Apple has released the perfect iPhone ... i.e. an iPhone that isn't saddled with an AT&T plan and, um, doesn't make phone calls (...yet). At last, a browser perfect for reading books on the toilet.

They've also added custom ringtones on steroids to the iPhone (you still can't just grab some arbitrary piece of audio and make it your ringtone because, um, well because) and you can spend money at the iTunes store anywhere you get cell reception and have your iPhone, instead of merely anywhere you have internet access.

And it's about the same price as a similar gadget from Nokia that doesn't do most of the stuff it does, looks a whole lot clumsier, isn't touch-based, and appears to have lower battery life. But it does support some version of Flash. Obviously, the new iPod Touch is grossly overpriced...

Numbers, Revisited



OK, here's my second opinion on iWork '08. It's incredibly good, just frustratingly imperfect.

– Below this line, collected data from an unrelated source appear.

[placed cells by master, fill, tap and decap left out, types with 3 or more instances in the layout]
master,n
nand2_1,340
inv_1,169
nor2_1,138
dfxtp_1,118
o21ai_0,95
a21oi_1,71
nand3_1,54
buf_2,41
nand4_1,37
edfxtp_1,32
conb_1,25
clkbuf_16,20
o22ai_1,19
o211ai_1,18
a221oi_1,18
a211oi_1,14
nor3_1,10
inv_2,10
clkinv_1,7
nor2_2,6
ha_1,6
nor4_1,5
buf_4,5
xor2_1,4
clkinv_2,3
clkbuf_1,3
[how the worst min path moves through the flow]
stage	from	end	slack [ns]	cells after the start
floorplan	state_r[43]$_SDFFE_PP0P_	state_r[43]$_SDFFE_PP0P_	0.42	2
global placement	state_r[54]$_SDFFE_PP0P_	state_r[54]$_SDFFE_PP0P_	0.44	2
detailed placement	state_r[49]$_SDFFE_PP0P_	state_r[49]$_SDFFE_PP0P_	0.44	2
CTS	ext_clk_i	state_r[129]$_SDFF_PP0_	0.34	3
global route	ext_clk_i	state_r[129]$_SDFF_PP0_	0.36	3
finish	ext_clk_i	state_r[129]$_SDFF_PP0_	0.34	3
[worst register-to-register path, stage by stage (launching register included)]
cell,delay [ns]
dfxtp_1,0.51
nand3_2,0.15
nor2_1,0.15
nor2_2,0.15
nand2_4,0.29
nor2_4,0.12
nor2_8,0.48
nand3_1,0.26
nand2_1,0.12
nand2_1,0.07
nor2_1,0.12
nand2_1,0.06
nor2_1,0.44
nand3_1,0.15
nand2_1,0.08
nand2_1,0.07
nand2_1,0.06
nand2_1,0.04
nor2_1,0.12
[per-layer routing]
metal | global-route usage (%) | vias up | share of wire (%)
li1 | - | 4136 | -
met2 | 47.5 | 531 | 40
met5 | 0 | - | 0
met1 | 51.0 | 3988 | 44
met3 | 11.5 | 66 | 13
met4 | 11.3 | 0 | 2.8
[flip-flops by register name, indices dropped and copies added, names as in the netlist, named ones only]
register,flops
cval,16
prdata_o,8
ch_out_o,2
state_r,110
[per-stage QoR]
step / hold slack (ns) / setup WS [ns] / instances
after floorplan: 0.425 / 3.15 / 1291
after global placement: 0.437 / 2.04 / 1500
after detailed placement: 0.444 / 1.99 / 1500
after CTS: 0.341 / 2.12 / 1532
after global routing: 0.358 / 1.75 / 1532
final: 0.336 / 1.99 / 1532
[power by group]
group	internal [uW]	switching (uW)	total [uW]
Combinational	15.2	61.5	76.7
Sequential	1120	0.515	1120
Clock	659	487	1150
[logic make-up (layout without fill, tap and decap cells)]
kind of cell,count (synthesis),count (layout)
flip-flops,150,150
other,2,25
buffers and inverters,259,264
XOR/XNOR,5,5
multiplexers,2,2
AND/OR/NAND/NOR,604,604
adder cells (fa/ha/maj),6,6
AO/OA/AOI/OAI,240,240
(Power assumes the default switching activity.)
File: config.mk
export PLATFORM = sky130hd
export DESIGN_NAME = ced_decoder
export DESIGN_NICKNAME = d
export VERILOG_FILES = /design/src/logic/ced_pkg.sv /design/src/logic/ced_decoder.sv
export VERILOG_INCLUDE_DIRS = /design/src /design/src/logic
export SDC_FILE = /design/constraint.sdc
export NUM_CORES = 1
export LEC_CHECK = 0
export ABC_AREA = 1
export BUFFER_PORTS_ARGS = -buffer_cell sky130_fd_sc_hd__buf_2
export CAP_MARGIN = 25
export CORE_MARGIN = 3
export CORE_UTILIZATION = 45
export DETAILED_ROUTE_END_ITERATION = 12
export GPL_ROUTABILITY_DRIVEN = 1
export HOLD_SLACK_MARGIN = 0.12
export PLACE_DENSITY = 0.66
export SLEW_MARGIN = 20
export SYNTH_ARGS = -nofsm -noshare
export SYNTH_HDL_FRONTEND = slang
export SYNTH_SLANG_ARGS = --single-unit
File: constraint.sdc
create_clock -name clk_sys -period 7.9 [get_ports clk_sys]
set_input_delay 1.58 -clock clk_sys [delete_from_list [all_inputs] [get_ports clk_sys]]
set_output_delay 1.58 -clock clk_sys [all_outputs]
set_load 0.05 [all_outputs]
**src/common/supply_reset_map.vh**
```
`ifndef SUPPLY_RESET_MAP_VH
`define SUPPLY_RESET_MAP_VH
// ---------------------------------------------------------------
// clock and timing figures
// ---------------------------------------------------------------
// clock period in ns
`define CLK_PERIOD_NS 40
// power-up reset timeout, nominal, in ms
`define POWER_UP_RESET_TIMEOUT_MS 200
// power-up timeout cycles: 200 ms / 40 ns
`define POWER_UP_RESET_TIMEOUT_CYC \
  ((`POWER_UP_RESET_TIMEOUT_MS * 1000000) / `CLK_PERIOD_NS)
// watchdog period, nominal, in ms (1.6 s)
`define WATCHDOG_PERIOD_MS 1600
// watchdog cycles: 1.6 s / 40 ns
`define WATCHDOG_PERIOD_CYC ((`WATCHDOG_PERIOD_MS * 1000000) / `CLK_PERIOD_NS)
// supply glitch reject width in ns
`define SUPPLY_GLITCH_REJECT_WIDTH_NS 100
// glitch filter cycles, rounded up
`define SUPPLY_GLITCH_REJECT_CYC \
  ((`SUPPLY_GLITCH_REJECT_WIDTH_NS + `CLK_PERIOD_NS - 1) / `CLK_PERIOD_NS)
// threshold to reset delay limit in ns
`define THRESHOLD_TO_RESET_DELAY_NS 5000
// debounce time for a manual pushbutton in ms
`define MANUAL_DEBOUNCE_MS 10
// debounce cycles
`define MANUAL_DEBOUNCE_CYC ((`MANUAL_DEBOUNCE_MS * 1000000) / `CLK_PERIOD_NS)
`endif

```
**src/hdl/edge_filter.v**
```verilog
`timescale 1ns/1ps
`default_nettype none
// ---------------------------------------------------------------
// two-flop synchroniser plus stability filter
// ---------------------------------------------------------------
module edge_filter #(
  parameter integer STABLE_CYC = 3,
  parameter integer CNT_W = 20,
  parameter [0:0] INIT = 1'b0
) (
  input wire clk,
  input wire rst,
  input wire ce,
  input wire din,
  output reg dout_reg
);
  reg sync1_reg; // first flop, read only by sync2
  reg sync2_reg; // second flop
  reg [CNT_W-1:0] cnt_reg; // cycles the new level has held

  // synchronise, then accept a level only once it held long enough
  always @(posedge clk or posedge rst) begin
    if (rst) begin
      sync1_reg <= INIT;
      sync2_reg <= INIT;
      cnt_reg <= {CNT_W{1'b0}};
      dout_reg <= INIT;
    end else if (ce) begin
      sync1_reg <= din;
      sync2_reg <= sync1_reg;
      if (sync2_reg == dout_reg) begin
        cnt_reg <= {CNT_W{1'b0}}; // no pending change
      end else if (cnt_reg >= STABLE_CYC[CNT_W-1:0] - 1'b1) begin
        dout_reg <= sync2_reg; // change confirmed
        cnt_reg <= {CNT_W{1'b0}};
      end else begin
        cnt_reg <= cnt_reg + 1'b1;
      end
    end
  end
endmodule
`default_nettype wire

```
**src/hdl/supply_reset_watchdog.v**
```verilog
`timescale 1ns/1ps
`default_nettype none
`include "supply_reset_map.vh"
// Summary of operation
// - watchdog expires after 1.6 s without activity
// - watchdog expiry runs normal reset sequence
// - any data edge clears watchdog counter
// - watchdog held cleared during any reset
// - parameter removes the watchdog entirely
// - hold reset 200 ms after supply ok
// - release both outputs after timeout
// - assert reset while supply below threshold
// - assert reset within 5 us of crossing
// - ignore supply dips sampled on fewer than 3 clock edges
// - outputs open drain, drive asserted level only
// - external forced level does not hold reset, starts at most one
// - rising edge on high pin starts timeout, only while released
// - falling edge on low pin starts timeout, only while released
// - debounce manual pushbutton into one reset
module supply_reset_watchdog #(
  parameter HAS_WATCHDOG = 1,
  parameter integer TIMEOUT_CYC = `POWER_UP_RESET_TIMEOUT_CYC,
  parameter integer WATCHDOG_CYC = `WATCHDOG_PERIOD_CYC,
  parameter integer DEBOUNCE_CYC = `MANUAL_DEBOUNCE_CYC
) (
  input wire clk,
  input wire rst,
  input wire ce,
  input wire supply_ok,
  input wire data_line_in,
  input wire reset_hi_in,
  output wire reset_hi_out,
  output wire reset_hi_oe,
  input wire reset_n_in,
  output wire reset_n_out,
  output wire reset_n_oe,
  output wire reset_active
);
  // ---------------------------------------------------------------
  // constants and states
  // ---------------------------------------------------------------
  localparam [1:0] ST_LOW_SUPPLY = 2'b00; // supply under threshold
  localparam [1:0] ST_TIMEOUT = 2'b01; // timing the reset hold
  localparam [1:0] ST_RUN = 2'b10; // outputs released
  localparam integer GLITCH_CYC = `SUPPLY_GLITCH_REJECT_CYC;
  localparam integer TIMEOUT_LAST = TIMEOUT_CYC - 1; // last timeout count
  localparam integer WATCHDOG_LAST = WATCHDOG_CYC - 1; // last idle count
  // counters are 28 bits wide: cut the 32-bit figures on purpose
  localparam [27:0] TIMEOUT_END = TIMEOUT_LAST[27:0];
  localparam [27:0] WATCHDOG_END = WATCHDOG_LAST[27:0];

  // ---------------------------------------------------------------
  // input conditioning
  // ---------------------------------------------------------------
  wire supply_ok_f; // filtered supply-ok
  wire data_f; // synchronised data line
  wire hi_f; // debounced active-high pin
  wire lo_f; // debounced active-low pin

  // supply dips seen on fewer than GLITCH_CYC clock edges never pass
  edge_filter #(.STABLE_CYC(GLITCH_CYC), .CNT_W(4), .INIT(1'b0))
    u_supply (.clk(clk), .rst(rst), .ce(ce), .din(supply_ok),
    .dout_reg(supply_ok_f));

  // data line: synchroniser only, one-cycle stability
  edge_filter #(.STABLE_CYC(1), .CNT_W(2), .INIT(1'b1))
    u_data (.clk(clk), .rst(rst), .ce(ce), .din(data_line_in),
    .dout_reg(data_f));

  // pushbutton debouncers on the pins
  edge_filter #(.STABLE_CYC(DEBOUNCE_CYC), .CNT_W(28), .INIT(1'b1))
    u_hi (.clk(clk), .rst(rst), .ce(ce), .din(reset_hi_in),
    .dout_reg(hi_f));
  edge_filter #(.STABLE_CYC(DEBOUNCE_CYC), .CNT_W(28), .INIT(1'b0))
    u_lo (.clk(clk), .rst(rst), .ce(ce), .din(reset_n_in),
    .dout_reg(lo_f));

  // ---------------------------------------------------------------
  // edge detection
  // ---------------------------------------------------------------
  reg data_prev_reg; // last data level
  reg hi_prev_reg; // last high-pin level
  reg lo_prev_reg; // last low-pin level
  reg [1:0] state_reg; // sequencer state
  reg [1:0] state_next;
  reg [27:0] tmo_reg; // timeout counter
  reg [27:0] tmo_next;
  reg [27:0] wdg_reg; // watchdog counter
  reg [27:0] wdg_next;

  wire driving = (state_reg != ST_RUN); // own drive active
  wire data_edge = (data_f != data_prev_reg);
  // edges only count while released, so own drive cannot retrigger
  // hazard: an edge seen while driving is dropped, not delayed
  wire hi_rise = hi_f & ~hi_prev_reg & ~driving;
  wire lo_fall = ~lo_f & lo_prev_reg & ~driving;
  wire wdg_expire = (HAS_WATCHDOG != 0) &&
    (wdg_reg >= WATCHDOG_END);

  // previous-level registers for the edge detectors
  always @(posedge clk or posedge rst) begin
    if (rst) begin
      data_prev_reg <= 1'b1;
      hi_prev_reg <= 1'b1;
      lo_prev_reg <= 1'b0;
    end else if (ce) begin
      data_prev_reg <= data_f;
      hi_prev_reg <= hi_f;
      lo_prev_reg <= lo_f;
    end
  end

  // ---------------------------------------------------------------
  // reset sequencer
  // ---------------------------------------------------------------
  // next state and timeout count
  always @* begin
    state_next = state_reg;
    tmo_next = tmo_reg;
    case (state_reg)
      ST_LOW_SUPPLY: begin
        tmo_next = 28'h0000000;
        if (supply_ok_f) begin
          state_next = ST_TIMEOUT;
        end
      end
      ST_TIMEOUT: begin
        if (tmo_reg >= TIMEOUT_END) begin
          state_next = ST_RUN;
          tmo_next = 28'h0000000;
        end else begin
          tmo_next = tmo_reg + 28'h0000001;
        end
      end
      ST_RUN: begin
        tmo_next = 28'h0000000;
        // manual edges and watchdog use the same sequence
        if (hi_rise || lo_fall || wdg_expire) begin
          state_next = ST_TIMEOUT;
        end
      end
      default: begin
        state_next = ST_LOW_SUPPLY;
      end
    endcase
    // supply loss overrides everything
    if (!supply_ok_f) begin
      state_next = ST_LOW_SUPPLY;
      tmo_next = 28'h0000000;
    end
  end

  // watchdog counter
  // restarts on expiry, so one lapse of activity gives one reset
  // and a quiet line keeps resetting the host once per watchdog period plus timeout
  always @* begin
    wdg_next = wdg_reg + 28'h0000001;
    if ((HAS_WATCHDOG == 0) || driving || data_edge || wdg_expire) begin
      wdg_next = 28'h0000000;
    end
  end

  // state registers
  always @(posedge clk or posedge rst) begin
    if (rst) begin
      state_reg <= ST_LOW_SUPPLY;
      tmo_reg <= 28'h0000000;
      wdg_reg <= 28'h0000000;
    end else if (ce) begin
      state_reg <= state_next;
      tmo_reg <= tmo_next;
      wdg_reg <= wdg_next;
    end
  end

  // ---------------------------------------------------------------
  // open-drain outputs
  // ---------------------------------------------------------------
  // enable follows the next state, so it moves with the state register
  reg drive_reg; // registered drive enable
  always @(posedge clk or posedge rst) begin
    if (rst) begin
      drive_reg <= 1'b1;
    end else if (ce) begin
      drive_reg <= (state_next != ST_RUN);
    end
  end

  // drive only the asserted level, release otherwise
  // the pulls on the board give the idle level of each pin
  assign reset_hi_out = 1'b1;
  assign reset_hi_oe = drive_reg;
  assign reset_n_out = 1'b0;
  assign reset_n_oe = drive_reg;
  assign reset_active = drive_reg;
endmodule
`default_nettype wire

```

As I think I mentioned, I have two "killer documents" that I try to work with in every word processor and spreadsheet that comes along. The document is a complete set of role-playing rules, featuring complex table styles and cross-references.

Pages comes so close to handling this well I can taste it, but not quite there yet. Still, the only program to ever handle this document gracefully has been Adobe Framemaker (formerly just Framemaker). It's kind of hard to complain that a simple word processor aimed at folks writing family newsletters to send out at Christmas can't handle a long, hideously complex document effortlessly.

Second, Numbers is annoyingly missing some features such as multiple heading rows and vertical or angled column headings that would just be thrilling, but I've managed to use it to implement a working character sheet (as in fully automated) in about two hours, and rewrite my entire magic system (including 300 or so mix-and-match spells) in a couple of afternoons. Not too shabby.

I might note that Word and Excel are equally flawed in their handling of both documents, harder to use, and quite a bit pricier. Oh and slower and not yet Universal Binary.